In New York's Times Square, tourists and shoppers lined up outside a Toys "R" Us, which also opened at 8 p.m. Thursday.
For some, the overnight sales prove alluring enough to shop not just for Christmas but pending birthdays and other annual gift-giving occasions, The New York Times said.
EU budget talks break down
BRUSSELS, Nov. 23 (UPI) -- A summit of European Union members in Brussels failed to produce a long-term budget agreement, with negotiators at odds over spending and austerity.
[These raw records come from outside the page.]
--- config.mk ---
export PLATFORM = sky130hd
export DESIGN_NAME = vlmr_csr
export DESIGN_NICKNAME = d
export VERILOG_FILES = /design/src/sv/vlmr_pkg.sv /design/src/sv/vlmr_csr.sv
export SDC_FILE = /design/constraint.sdc
export NUM_CORES = 1
export LEC_CHECK = 0
export BUFFER_PORTS_ARGS = -buffer_cell sky130_fd_sc_hd__buf_4
export CORE_MARGIN = 1
export CORE_UTILIZATION = 31
export CTS_BUF_LIST = sky130_fd_sc_hd__clkbuf_8
export DETAILED_ROUTE_END_ITERATION = 16
export GPL_TIMING_DRIVEN = 0
export HOLD_SLACK_MARGIN = 0.1
export PLACE_DENSITY = 0.77
export RECOVER_POWER = 100
export SYNTH_ARGS = -nofsm -noshare
export SYNTH_HDL_FRONTEND = slang
export SYNTH_SLANG_ARGS = --single-unit
--- constraint.sdc ---
create_clock -name clock -period 0.95 [get_ports clock]
set_clock_uncertainty 0.1 [all_clocks]
set_input_delay 0.0475 -clock clock [delete_from_list [all_inputs] [get_ports clock]]
set_output_delay 0.0475 -clock clock [all_outputs]
set_load 0.03 [all_outputs]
The two-day summit ended after EU member government leaders were unable to accept a proposal by European Council President Herman Van Rompuy, the Financial Times reported Friday. Van Rompuy told reporters negotiators "need some more time to finalize the solution."
"There's no need to dramatize," he said. "These budget negotiations are so complex it generally takes two goes."
British Prime Minister David Cameron -- who called for an EU budget freeze last year -- said EU members calling for more spending to revive the economy seem to be operating in a "parallel universe," the newspaper said.
One sticking point is the level of spending for EU administrative costs, the report said.
Contract vote set at American Crystal
MOORHEAD, Minn., Nov. 23 (UPI) -- Locked out workers at Minnesota's American Crystal Sugar Co. will vote next week on a contract they say is much the same as one they've rejected three times.
The company locked out workers 16 months ago and has been operating with replacement workers.
Workers at the company's facilities in Minnesota, Iowa and North Dakota are represented by the Bakery, Confectionery, Tobacco Workers and Grain Millers -- the union that represents 5,000 bakers at Hostess Brands. At least 90 percent of them rejected American Sugar's initial contract offer in two votes last year and 63 percent voted no in June.
The contract calls for a 13 percent pay raise over five years but requires employees to pay more out-of-pocket for healthcare. It allows the company to contract out more union jobs, the (Minneapolis) Star Tribune reported Friday.